Q: How can a smartphone camera measure vital signs? A: It uses a technology called remote photoplethysmography (rPPG). The camera detects tiny changes in the color of the skin on your face, which are caused by the pressure wave of blood moving through your vessels. Sophisticated algorithms analyze this video feed to calculate heart rate, respiratory rate, and other vitals.

Q: Is RPM without a wearable as accurate as a traditional cuff or sensor? A: The accuracy of camera-based monitoring has advanced significantly and is being validated against clinical-grade medical devices. While it's not intended to replace ICU-level monitoring, it provides reliable, trend-level data sufficient for many remote monitoring use cases, such as post-discharge follow-up and chronic condition management.

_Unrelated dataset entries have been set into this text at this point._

File: src/gain_defines.svh
// offsets, field positions, reset values for the channel 0-3 gain register
`ifndef GAIN_DEFINES_SVH
`define GAIN_DEFINES_SVH
`define GAIN_REG_ADDR      8'h04
`define GAIN_REG_RESET     16'h0000
`define GAIN_CODE_RESET    3'h0
`define GAIN_CH0_LSB       0
`define GAIN_CH1_LSB       4
`define GAIN_CH2_LSB       8
`define GAIN_CH3_LSB       12
`define GAIN_RSVD_MASK     16'h8888
`define GAIN_FIELD_STRIDE  4
`endif

File: src/gain_pkg.sv
// types shared by the gain register bank
package gain_pkg;
    typedef logic [2:0] gain_code_t;
    typedef struct packed {
        logic [7:0]  addr;
        logic [15:0] wdata;
        logic        wr;
        logic        rd;
    } reg_req_s;
    typedef struct packed {
        gain_code_t ch3;
        gain_code_t ch2;
        gain_code_t ch1;
        gain_code_t ch0;
    } gain_codes_s;
endpackage
## src/sar_adc_pkg.sv

```systemverilog
// sar_adc_pkg.sv - constants and types shared by the converter sequencer files
// assumes: included before every module of the sequencer; nothing imported
package sar_adc_pkg;
  localparam int RES_W = 8;                       // result width in bits
  localparam int CONV_PERIODS = 10;               // bit periods per conversion
  localparam logic [3:0] CYC_W = 4'h4;            // width of period counter
  // register offsets on the plain port
  localparam logic [2:0] OFF_CTRL_A = 3'h0;       // channel, go/done, on bit
  localparam logic [2:0] OFF_CTRL_B = 3'h1;       // clock select, reference
  localparam logic [2:0] OFF_RESULT = 3'h2;       // conversion result
  localparam logic [2:0] OFF_FLAGS = 3'h3;        // done flag, enables
  // field positions in control register a
  localparam int CA_ON = 0;
  localparam int CA_GO = 1;
  localparam int CA_CHS_LO = 2;
  // field positions in control register b
  localparam int CB_REF_LO = 0;
  localparam int CB_CS_LO = 4;
  // field positions in the flags register
  localparam int FL_DONE = 0;
  localparam int FL_IRQ_EN = 1;
  localparam int FL_PERI_EN = 2;
  localparam int FL_GLOB_EN = 3;
  // reset values
  localparam logic [7:0] CTRL_A_RST = 8'h00;
  localparam logic [7:0] CTRL_B_RST = 8'h00;
  localparam logic [7:0] RESULT_RST = 8'h00;
  // channel codes
  localparam logic [3:0] CHS_LAST_PIN = 4'hA;
  localparam logic [3:0] CHS_FIXED_REF = 4'hF;
  // reference codes
  localparam logic [1:0] REF_EXT = 2'h2;
  localparam logic [1:0] REF_FIXED = 2'h3;
  // timing: sleep delay of one instruction cycle, four system clocks each
  localparam int INSTR_NS = 20;
  localparam int CLK_NS = 5;
  localparam int INSTR_CYC = (INSTR_NS + CLK_NS - 1) / CLK_NS;
  typedef enum logic [1:0] {
    ST_IDLE = 2'b00,
    ST_DELAY = 2'b01,
    ST_CONV = 2'b10
  } seq_state_t;
  typedef enum logic [1:0] {
    REFSEL_SUPPLY = 2'b00,
    REFSEL_EXT_PIN = 2'b01,
    REFSEL_FIXED = 2'b10
  } ref_sel_t;
endpackage

```

## src/sar_tick_if.sv

```systemverilog
// sar_tick_if.sv - carries the bit period tick from the divider to the sequencer
// assumes: both ends on the same system clock
`timescale 1ns/1ps
interface sar_tick_if;
  logic [2:0] clk_sel;   // conversion clock select code
  logic run;             // divider runs while high
  logic tick;            // one-cycle pulse per bit period
  modport src (input clk_sel, input run, output tick);
  modport dst (output clk_sel, output run, input tick);
endinterface

```

## src/sar_clk_div.sv

```systemverilog
// sar_clk_div.sv - bit period tick generator from system clock or rc clock
// assumes: rc clock arrives asynchronously and is synchronised here
`timescale 1ns/1ps
module sar_clk_div (
  input wire logic i_clk,
  input wire logic i_rst,
  input wire logic i_rc_clk,
  sar_tick_if.src tk
);
  logic [5:0] cnt_q;       // system clock divider
  logic [5:0] limit;       // divide ratio minus one
  logic rc_s1_q;           // first sync stage only
  logic rc_s2_q;
  logic rc_s3_q;           // edge detect stage
  logic rc_mode;
  logic tick_q;
  assign rc_mode = (tk.clk_sel[1:0] == 2'b11);  // any x11 code [RULE_04]
  // divide ratio decode [RULE_04]
  always_comb begin
    case (tk.clk_sel)
      3'b000: limit = 6'h01;
      3'b100: limit = 6'h03;
      3'b001: limit = 6'h07;
      3'b101: limit = 6'h0F;
      3'b010: limit = 6'h1F;
      3'b110: limit = 6'h3F;
      default: limit = 6'h00;
    endcase
  end
  // rc clock synchroniser
  always_ff @(posedge i_clk) begin
    if (i_rst) begin
      rc_s1_q <= 1'b0;
      rc_s2_q <= 1'b0;
      rc_s3_q <= 1'b0;
    end else begin
      rc_s1_q <= i_rc_clk;
      rc_s2_q <= rc_s1_q;
      rc_s3_q <= rc_s2_q;
    end
  end
  // tick generation; counter held clear while stopped so every divided-clock run starts aligned
  always_ff @(posedge i_clk) begin
    if (i_rst || !tk.run) begin
      cnt_q <= 6'h00;
      tick_q <= 1'b0;
    end else if (rc_mode) begin
      cnt_q <= 6'h00;
      tick_q <= rc_s2_q && !rc_s3_q;
    end else if (cnt_q == limit) begin
      cnt_q <= 6'h00;
      tick_q <= 1'b1;
    end else begin
      cnt_q <= cnt_q + 6'h01;
      tick_q <= 1'b0;
    end
  end
  assign tk.tick = tick_q;
endmodule

```

## src/sar_sar_core.sv

```systemverilog
// sar_sar_core.sv - successive approximation register with partial result fill
// assumes: comparator sampled on each step by the caller
`timescale 1ns/1ps
module sar_sar_core #(
  parameter int W = 8
) (
  input wire logic i_clk,
  input wire logic i_rst,
  input wire logic i_load,
  input wire logic i_step,
  input wire logic i_cmp,
  output logic [W-1:0] o_code,
  output logic [W-1:0] o_partial
);
  logic [W-1:0] code_q;    // trial code
  logic [W-1:0] mask_q;    // one-hot bit under trial
  logic last_q;            // last bit resolved
  logic [W-1:0] done_m;    // bits already resolved
  // successive approximation step [RULE_01]
  always_ff @(posedge i_clk) begin
    if (i_rst || i_load) begin
      code_q <= {1'b1, {(W-1){1'b0}}};
      mask_q <= {1'b1, {(W-1){1'b0}}};
      last_q <= 1'b0;
    end else if (i_step && mask_q != '0) begin
      code_q <= (i_cmp ? code_q : (code_q & ~mask_q)) | (mask_q >> 1);
      mask_q <= mask_q >> 1;
      last_q <= i_cmp;
    end
  end
  // resolved bits are those above the trial bit
  always_comb begin
    done_m = ~((mask_q << 1) - {{(W-1){1'b0}}, 1'b1});
    if (mask_q == '0) begin
      done_m = '1;
    end
  end
  assign o_code = code_q;
  // unresolved bits copy the last resolved bit [RULE_13]
  assign o_partial = (code_q & done_m) | ({W{last_q}} & ~done_m);
endmodule

```

## src/sar_adc_sequencer.sv

```systemverilog
// sar_adc_sequencer.sv - control and sequencing of an 8-bit sar converter
// assumes: comparator output and rc clock are asynchronous pins
// Summary of operation
// RULE_01 - eight-bit successive approximation into result register
// RULE_02 - channel field routes input to sample-hold
// RULE_03 - reference field picks positive reference, ground negative
// RULE_04 - clock field picks divider or rc clock
// RULE_05 - conversion lasts exactly ten bit periods
// RULE_06 - done flag set after every conversion
// RULE_07 - hardware never clears the done flag
// RULE_08 - enabled completion raises interrupt, wakes from sleep
// RULE_09 - after wake, vector only if both enables
// RULE_10 - on bit enables, go write starts conversion
// RULE_11 - software turns on before setting go
// RULE_12 - completion clears go, sets flag, loads result
// RULE_13 - abort stores partial result, fill last bit
// RULE_14 - reset clears registers and aborts conversion
// RULE_15 - sleep conversion only on rc, one-instruction delay
// RULE_16 - sleep rc no irq powers down after
// RULE_17 - sleep non-rc aborts and powers down
// RULE_18 - special event sets go, resets timer
// RULE_19 - software keeps timing under special trigger
// RULE_20 - above 1 MHz use rc only in sleep
// RULE_21 - channel codes 0-10 pins, 15 fixed reference
// RULE_22 - reference codes 0x supply, 10 pin, 11 fixed
// RULE_23 - go reads one while converting
// RULE_24 - result holds through conversion until end
// RULE_25 - go without on bit does nothing
`timescale 1ns/1ps
module sar_adc_sequencer (
  input wire logic i_clk,
  input wire logic i_rst,
  input wire logic [2:0] i_addr,
  input wire logic [7:0] i_wdata,
  input wire logic i_wr,
  input wire logic i_rd,
  output logic [7:0] o_rdata,
  input wire logic i_rc_clk,
  input wire logic i_cmp,
  input wire logic i_sleep,
  input wire logic i_special_evt,
  output logic o_timer_clear,
  output logic [3:0] o_chan_sel,
  output logic o_chan_fixed_ref,
  output logic [1:0] o_ref_sel,
  output logic [7:0] o_dac_code,
  output logic o_analog_on,
  output logic o_irq,
  output logic o_wake,
  output logic o_vector
);
  sar_tick_if tk ();
  sar_adc_pkg::seq_state_t st_q;   // sequencer state
  logic [7:0] ctrl_a_q;            // channel, go, on
  logic [7:0] ctrl_b_q;            // clock select, reference
  logic [7:0] result_q;            // result register
  logic done_flag_q;               // sticky completion flag
  logic irq_en_q;
  logic peri_en_q;
  logic glob_en_q;
  logic [3:0] per_q;               // bit periods elapsed
  logic [3:0] dly_q;               // sleep start delay count
  logic cmp_s1_q;                  // comparator sync, first stage
  logic cmp_s2_q;
  logic evt_s1_q;                  // special event sync, first stage
  logic evt_s2_q;
  logic evt_s3_q;
  logic slp_s1_q;                  // sleep sync, first stage
  logic slp_s2_q;
  logic powered_down_q;            // module off though on bit stays
  logic evt_pulse;
  logic rc_mode;
  logic go_wr1;
  logic go_wr0;
  logic finish;
  logic abort_sw;
  logic abort_sleep;
  logic sar_load;
  logic sar_step;
  logic [7:0] code;
  logic [7:0] partial;
  logic start_req;
  logic [7:0] rdata_d;
  // any clock code ending in 11 runs from the rc clock, which keeps going in sleep [RULE_04]
  assign rc_mode = ctrl_b_q[sar_adc_pkg::CB_CS_LO +: 2] == 2'b11;
  // synchronisers for pin inputs
  always_ff @(posedge i_clk) begin
    if (i_rst) begin
      cmp_s1_q <= 1'b0;
      cmp_s2_q <= 1'b0;
      evt_s1_q <= 1'b0;
      evt_s2_q <= 1'b0;
      evt_s3_q <= 1'b0;
      slp_s1_q <= 1'b0;
      slp_s2_q <= 1'b0;
    end else begin
      cmp_s1_q <= i_cmp;
      cmp_s2_q <= cmp_s1_q;
      evt_s1_q <= i_special_evt;
      evt_s2_q <= evt_s1_q;
      evt_s3_q <= evt_s2_q;
      slp_s1_q <= i_sleep;
      slp_s2_q <= slp_s1_q;
    end
  end
  assign evt_pulse = evt_s2_q && !evt_s3_q;
  // decoded requests
  assign go_wr1 = i_wr && i_addr == sar_adc_pkg::OFF_CTRL_A && i_wdata[sar_adc_pkg::CA_GO];
  assign go_wr0 = i_wr && i_addr == sar_adc_pkg::OFF_CTRL_A && !i_wdata[sar_adc_pkg::CA_GO];
  // go needs the on bit as already stored [RULE_10] [RULE_25]
  assign start_req = (go_wr1 || evt_pulse) && ctrl_a_q[sar_adc_pkg::CA_ON] && st_q == sar_adc_pkg::ST_IDLE;
  assign finish = st_q == sar_adc_pkg::ST_CONV && tk.tick && per_q == 4'(sar_adc_pkg::CONV_PERIODS - 1); // [RULE_05]
  assign abort_sw = st_q != sar_adc_pkg::ST_IDLE && go_wr0 && !finish; // [RULE_13]
  assign abort_sleep = st_q != sar_adc_pkg::ST_IDLE && slp_s2_q && !rc_mode; // [RULE_17]
  assign sar_load = st_q != sar_adc_pkg::ST_CONV;
  // periods 1..8 resolve the eight bits, period 0 samples, period 9 settles
  assign sar_step = st_q == sar_adc_pkg::ST_CONV && tk.tick && per_q != 4'h0 && per_q != 4'h9;
  assign tk.clk_sel = ctrl_b_q[sar_adc_pkg::CB_CS_LO +: 3];
  assign tk.run = st_q == sar_adc_pkg::ST_CONV;
  sar_clk_div u_div (
    .i_clk(i_clk),
    .i_rst(i_rst),
    .i_rc_clk(i_rc_clk),
    .tk(tk.src)
  );
  sar_sar_core #(.W(sar_adc_pkg::RES_W)) u_core (
    .i_clk(i_clk),
    .i_rst(i_rst),
    .i_load(sar_load),
    .i_step(sar_step),
    .i_cmp(cmp_s2_q),
    .o_code(code),
    .o_partial(partial)
  );
  // sequencer; sleep delay only with rc clock [RULE_15]
  always_ff @(posedge i_clk) begin
    if (i_rst) begin
      st_q <= sar_adc_pkg::ST_IDLE; // [RULE_14]
      per_q <= 4'h0;
      dly_q <= 4'h0;
    end else begin
      case (st_q)
        sar_adc_pkg::ST_IDLE: begin
          per_q <= 4'h0;
          dly_q <= 4'h0;
          if (start_req) begin
            st_q <= (ctrl_b_q[sar_adc_pkg::CB_CS_LO +: 2] == 2'b11) ? sar_adc_pkg::ST_DELAY : sar_adc_pkg::ST_CONV;
          end
        end
        sar_adc_pkg::ST_DELAY: begin
          if (abort_sw || abort_sleep) begin
            st_q <= sar_adc_pkg::ST_IDLE;
          end else if (dly_q == 4'(sar_adc_pkg::INSTR_CYC - 1)) begin
            st_q <= sar_adc_pkg::ST_CONV;
          end else begin
            dly_q <= dly_q + 4'h1;
          end
        end
        sar_adc_pkg::ST_CONV: begin
          if (finish || abort_sw || abort_sleep) begin
            st_q <= sar_adc_pkg::ST_IDLE;
          end else if (tk.tick) begin
            per_q <= per_q + 4'h1;
          end
        end
        default: st_q <= sar_adc_pkg::ST_IDLE;
      endcase
    end
  end
  // control register a; go mirrors activity [RULE_23]
  always_ff @(posedge i_clk) begin
    if (i_rst) begin
      ctrl_a_q <= sar_adc_pkg::CTRL_A_RST; // [RULE_14]
    end else begin
      if (i_wr && i_addr == sar_adc_pkg::OFF_CTRL_A) begin
        ctrl_a_q <= {2'b00, i_wdata[5:2], 1'b0, i_wdata[sar_adc_pkg::CA_ON]};
      end
      if (start_req) begin
        ctrl_a_q[sar_adc_pkg::CA_GO] <= 1'b1; // [RULE_18]
      end else if (finish || abort_sleep) begin
        ctrl_a_q[sar_adc_pkg::CA_GO] <= 1'b0; // [RULE_12]
      end else if (i_wr && i_addr == sar_adc_pkg::OFF_CTRL_A) begin
        ctrl_a_q[sar_adc_pkg::CA_GO] <= i_wdata[sar_adc_pkg::CA_GO] && st_q != sar_adc_pkg::ST_IDLE;
      end
    end
  end
  // control register b
  always_ff @(posedge i_clk) begin
    if (i_rst) begin
      ctrl_b_q <= sar_adc_pkg::CTRL_B_RST;
    end else if (i_wr && i_addr == sar_adc_pkg::OFF_CTRL_B) begin
      ctrl_b_q <= {1'b0, i_wdata[6:4], 2'b00, i_wdata[1:0]};
    end
  end
  // result holds until completion, software abort or write; a sleep abort leaves it unchanged [RULE_24]
  always_ff @(posedge i_clk) begin
    if (i_rst) begin
      result_q <= sar_adc_pkg::RESULT_RST;
    end else if (finish) begin
      result_q <= code; // [RULE_01] [RULE_12]
    end else if (abort_sw) begin
      result_q <= partial; // [RULE_13]
    end else if (i_wr && i_addr == sar_adc_pkg::OFF_RESULT) begin
      result_q <= i_wdata;
    end
  end
  // done flag: set wins, only software clears [RULE_06] [RULE_07]
  always_ff @(posedge i_clk) begin
    if (i_rst) begin
      done_flag_q <= 1'b0;
      irq_en_q <= 1'b0;
      peri_en_q <= 1'b0;
      glob_en_q <= 1'b0;
    end else begin
      if (i_wr && i_addr == sar_adc_pkg::OFF_FLAGS) begin
        done_flag_q <= i_wdata[sar_adc_pkg::FL_DONE];
        irq_en_q <= i_wdata[sar_adc_pkg::FL_IRQ_EN];
        peri_en_q <= i_wdata[sar_adc_pkg::FL_PERI_EN];
        glob_en_q <= i_wdata[sar_adc_pkg::FL_GLOB_EN];
      end
      if (finish) begin
        done_flag_q <= 1'b1;
      end
    end
  end
  // power state; on bit untouched [RULE_16] [RULE_17]
  always_ff @(posedge i_clk) begin
    if (i_rst) begin
      powered_down_q <= 1'b0;
    end else if (!slp_s2_q || start_req) begin
      // a new start in sleep powers the analog side up again
      powered_down_q <= 1'b0;
    end else if (abort_sleep || (st_q == sar_adc_pkg::ST_IDLE && !start_req && !irq_en_q)) begin
      powered_down_q <= 1'b1;
    end
  end
  // read mux, data one cycle later; unmapped reads zero
  always_comb begin
    rdata_d = 8'h00;
    if (i_addr == sar_adc_pkg::OFF_CTRL_A) begin
      rdata_d = ctrl_a_q;
    end else if (i_addr == sar_adc_pkg::OFF_CTRL_B) begin
      rdata_d = ctrl_b_q;
    end else if (i_addr == sar_adc_pkg::OFF_RESULT) begin
      rdata_d = result_q;
    end else if (i_addr == sar_adc_pkg::OFF_FLAGS) begin
      rdata_d = {4'h0, glob_en_q, peri_en_q, irq_en_q, done_flag_q};
    end
  end
  // registered outputs
  always_ff @(posedge i_clk) begin
    if (i_rst) begin
      o_rdata <= 8'h00;
      o_timer_clear <= 1'b0;
      o_chan_sel <= 4'h0;
      o_chan_fixed_ref <= 1'b0;
      o_ref_sel <= sar_adc_pkg::REFSEL_SUPPLY;
      o_dac_code <= 8'h00;
      o_analog_on <= 1'b0;
      o_irq <= 1'b0;
      o_wake <= 1'b0;
      o_vector <= 1'b0;
    end else begin
      o_rdata <= i_rd ? rdata_d : 8'h00;
      o_timer_clear <= evt_pulse; // [RULE_18]
      // reserved channel codes select channel 0 [RULE_02] [RULE_21]
      o_chan_sel <= (ctrl_a_q[5:2] <= sar_adc_pkg::CHS_LAST_PIN) ? ctrl_a_q[5:2] : 4'h0;
      o_chan_fixed_ref <= ctrl_a_q[5:2] == sar_adc_pkg::CHS_FIXED_REF;
      // negative reference is ground by construction [RULE_03] [RULE_22]
      if (ctrl_b_q[1:0] == sar_adc_pkg::REF_FIXED) begin
        o_ref_sel <= sar_adc_pkg::REFSEL_FIXED;
      end else if (ctrl_b_q[1:0] == sar_adc_pkg::REF_EXT) begin
        o_ref_sel <= sar_adc_pkg::REFSEL_EXT_PIN;
      end else begin
        o_ref_sel <= sar_adc_pkg::REFSEL_SUPPLY;
      end
      o_dac_code <= code;
      o_analog_on <= ctrl_a_q[sar_adc_pkg::CA_ON] && !powered_down_q;
      o_irq <= done_flag_q && irq_en_q; // [RULE_08]
      o_wake <= done_flag_q && irq_en_q && slp_s2_q; // [RULE_08]
      o_vector <= done_flag_q && irq_en_q && peri_en_q && glob_en_q; // [RULE_09]
    end
  end
  // assertions
  a_done_sets_flag: assert property (@(posedge i_clk) disable iff (i_rst)
    finish |=> done_flag_q && !ctrl_a_q[sar_adc_pkg::CA_GO]) // [RULE_06]
    else $error("done flag or go not updated at completion");
  a_flag_not_hw_clr: assert property (@(posedge i_clk) disable iff (i_rst)
    $fell(done_flag_q) && !$past(i_rst) |-> $past(i_wr) && $past(i_addr) == sar_adc_pkg::OFF_FLAGS) // [RULE_07]
    else $error("done flag cleared without software write");
  a_no_start_off: assert property (@(posedge i_clk) disable iff (i_rst)
    go_wr1 && !ctrl_a_q[sar_adc_pkg::CA_ON] && st_q == sar_adc_pkg::ST_IDLE && !evt_pulse
    |=> st_q == sar_adc_pkg::ST_IDLE && !ctrl_a_q[sar_adc_pkg::CA_GO]) // [RULE_25]
    else $error("conversion started while off");
  a_result_holds: assert property (@(posedge i_clk) disable iff (i_rst)
    !i_rst && !finish && !abort_sw && !(i_wr && i_addr == sar_adc_pkg::OFF_RESULT) |=> $stable(result_q)) // [RULE_24]
    else $error("result changed outside completion");
  a_result_loaded: assert property (@(posedge i_clk) disable iff (i_rst)
    finish |=> result_q == $past(code)) // [RULE_12]
    else $error("result not loaded at completion");
  a_go_busy: assert property (@(posedge i_clk) disable iff (i_rst)
    st_q == sar_adc_pkg::ST_CONV |-> ctrl_a_q[sar_adc_pkg::CA_GO]) // [RULE_23]
    else $error("go low during conversion");
  a_sleep_abort: assert property (@(posedge i_clk) disable iff (i_rst)
    abort_sleep |=> st_q == sar_adc_pkg::ST_IDLE && powered_down_q && ctrl_a_q[sar_adc_pkg::CA_ON]) // [RULE_17]
    else $error("sleep did not abort non-rc conversion");
  a_evt_timer_clr: assert property (@(posedge i_clk) disable iff (i_rst)
    evt_pulse |=> o_timer_clear) // [RULE_18]
    else $error("timer clear missing after special event");
  a_irq_follows: assert property (@(posedge i_clk) disable iff (i_rst)
    finish && irq_en_q && !(i_wr && i_addr == sar_adc_pkg::OFF_FLAGS) |-> ##3 o_irq) // [RULE_08]
    else $error("interrupt not raised after completion");
endmodule

```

Q: What are the main benefits for a hospital switching to a no-wearable RPM model? A: The primary benefits are financial and operational. It eliminates the high costs associated with purchasing, shipping, and managing a fleet of medical devices. It also dramatically reduces the staff time spent on logistics and patient technical support, allowing clinicians to focus on clinical care. Finally, by making it easier for patients to participate, it can improve program adherence and the quality of data collected.

Q: Does this mean wearables will become obsolete in healthcare? A: Not necessarily. Wearables and dedicated medical devices will always have a place, especially for specific use cases requiring continuous, uninterrupted data streams (e.g., Holter monitors) or for patients who do not have access to a smartphone. However, for broad, scalable remote monitoring programs, the no-wearable model presents a more sustainable and patient-friendly alternative.